Despite the provocative title of this post, the authors who contributed the following want to stress that they LOVE most book bloggers and greatly appreciate us spreading the word about their books. The internet has really facilitated and fostered the relationship between book lovers and authors which can be amazing and rewarding for both sides. But this unprecedented access also has its dark side, and some book bloggers are taking advantage of their position and harassing authors. And this needs to stop.
A few authors frustrated with the current state of things e-mailed me in response to my recent April Fools Day post and shared stories that shocked me and that I think need to be heard. (NOTE: Nearly all authors who contributed to this post are authors of YA books, so I think the following issues may be more of a problem in the YA blogosphere.)

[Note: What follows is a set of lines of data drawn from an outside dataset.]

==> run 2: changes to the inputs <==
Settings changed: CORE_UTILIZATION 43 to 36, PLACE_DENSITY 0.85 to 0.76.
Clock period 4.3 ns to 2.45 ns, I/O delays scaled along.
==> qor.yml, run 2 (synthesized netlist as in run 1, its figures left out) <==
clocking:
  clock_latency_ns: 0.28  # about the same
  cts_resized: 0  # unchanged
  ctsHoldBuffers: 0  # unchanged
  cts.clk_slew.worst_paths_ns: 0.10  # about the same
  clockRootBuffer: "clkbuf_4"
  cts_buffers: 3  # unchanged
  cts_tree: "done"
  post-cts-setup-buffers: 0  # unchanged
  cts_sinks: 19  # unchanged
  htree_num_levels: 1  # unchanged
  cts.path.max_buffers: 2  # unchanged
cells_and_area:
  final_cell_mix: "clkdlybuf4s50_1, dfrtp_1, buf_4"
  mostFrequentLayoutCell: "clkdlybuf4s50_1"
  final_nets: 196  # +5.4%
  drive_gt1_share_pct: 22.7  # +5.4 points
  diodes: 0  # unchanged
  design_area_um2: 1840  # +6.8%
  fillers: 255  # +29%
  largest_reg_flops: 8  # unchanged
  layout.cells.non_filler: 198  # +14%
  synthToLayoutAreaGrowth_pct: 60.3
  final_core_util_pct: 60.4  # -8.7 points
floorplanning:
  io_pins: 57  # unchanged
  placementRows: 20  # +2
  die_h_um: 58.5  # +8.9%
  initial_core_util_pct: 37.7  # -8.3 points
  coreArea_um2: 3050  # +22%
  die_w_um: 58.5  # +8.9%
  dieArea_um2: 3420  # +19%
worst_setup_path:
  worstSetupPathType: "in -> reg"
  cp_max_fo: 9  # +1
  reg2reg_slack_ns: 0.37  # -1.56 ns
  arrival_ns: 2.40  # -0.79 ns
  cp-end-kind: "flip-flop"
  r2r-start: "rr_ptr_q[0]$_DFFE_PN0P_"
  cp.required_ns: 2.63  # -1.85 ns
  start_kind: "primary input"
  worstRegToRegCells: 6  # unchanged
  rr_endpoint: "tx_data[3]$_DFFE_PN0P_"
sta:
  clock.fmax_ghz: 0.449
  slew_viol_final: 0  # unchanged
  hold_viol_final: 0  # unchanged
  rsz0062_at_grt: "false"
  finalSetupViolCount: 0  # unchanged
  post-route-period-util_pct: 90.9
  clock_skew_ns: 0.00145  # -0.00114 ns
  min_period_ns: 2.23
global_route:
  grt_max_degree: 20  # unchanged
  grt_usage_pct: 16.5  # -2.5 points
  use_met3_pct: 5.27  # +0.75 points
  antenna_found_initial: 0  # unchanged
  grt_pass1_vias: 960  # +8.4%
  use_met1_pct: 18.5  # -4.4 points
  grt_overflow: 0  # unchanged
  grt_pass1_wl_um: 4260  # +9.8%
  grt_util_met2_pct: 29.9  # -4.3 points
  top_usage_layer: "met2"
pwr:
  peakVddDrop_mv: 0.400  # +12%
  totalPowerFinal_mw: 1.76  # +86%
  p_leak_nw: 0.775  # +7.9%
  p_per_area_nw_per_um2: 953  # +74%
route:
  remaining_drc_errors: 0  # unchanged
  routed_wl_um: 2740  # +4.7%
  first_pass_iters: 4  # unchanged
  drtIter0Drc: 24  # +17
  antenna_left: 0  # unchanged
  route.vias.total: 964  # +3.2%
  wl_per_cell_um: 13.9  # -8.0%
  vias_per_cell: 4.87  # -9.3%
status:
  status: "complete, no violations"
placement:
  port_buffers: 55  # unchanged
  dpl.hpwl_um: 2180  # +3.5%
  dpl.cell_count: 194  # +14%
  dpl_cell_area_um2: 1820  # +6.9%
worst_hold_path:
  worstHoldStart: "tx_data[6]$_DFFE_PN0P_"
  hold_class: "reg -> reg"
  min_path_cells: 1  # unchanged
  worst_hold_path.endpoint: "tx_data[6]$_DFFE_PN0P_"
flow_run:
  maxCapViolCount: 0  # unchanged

Since book blogging is relatively new, and anyone can start a book blog, all of us are pretty much winging it. We may see something that worked for another blogger...say a follower contest...and we may think that's the best way to grow our readership, when in fact it might not be right for us at all. It can become a perceived competition to see who can get the most followers, the most review copies, etc. And sometimes authors become pawns in our quests for blogosphere domination.
Our book blogs are our brands and everything we post on our blogs or social media sites, everything we write in e-mails, and every interaction we have with publishing professionals has an effect – positive or negative - on our brand. If you think your bad behavior (however infrequent it might be) goes unnoticed, well…I hate to break it to you, but it doesn’t.
So what is considered bad behavior? Mainly, it’s an attitude of entitlement that bugs authors. Saying please and thank you may seem like a no-brainer, but you’d be surprised at just how many bloggers don’t.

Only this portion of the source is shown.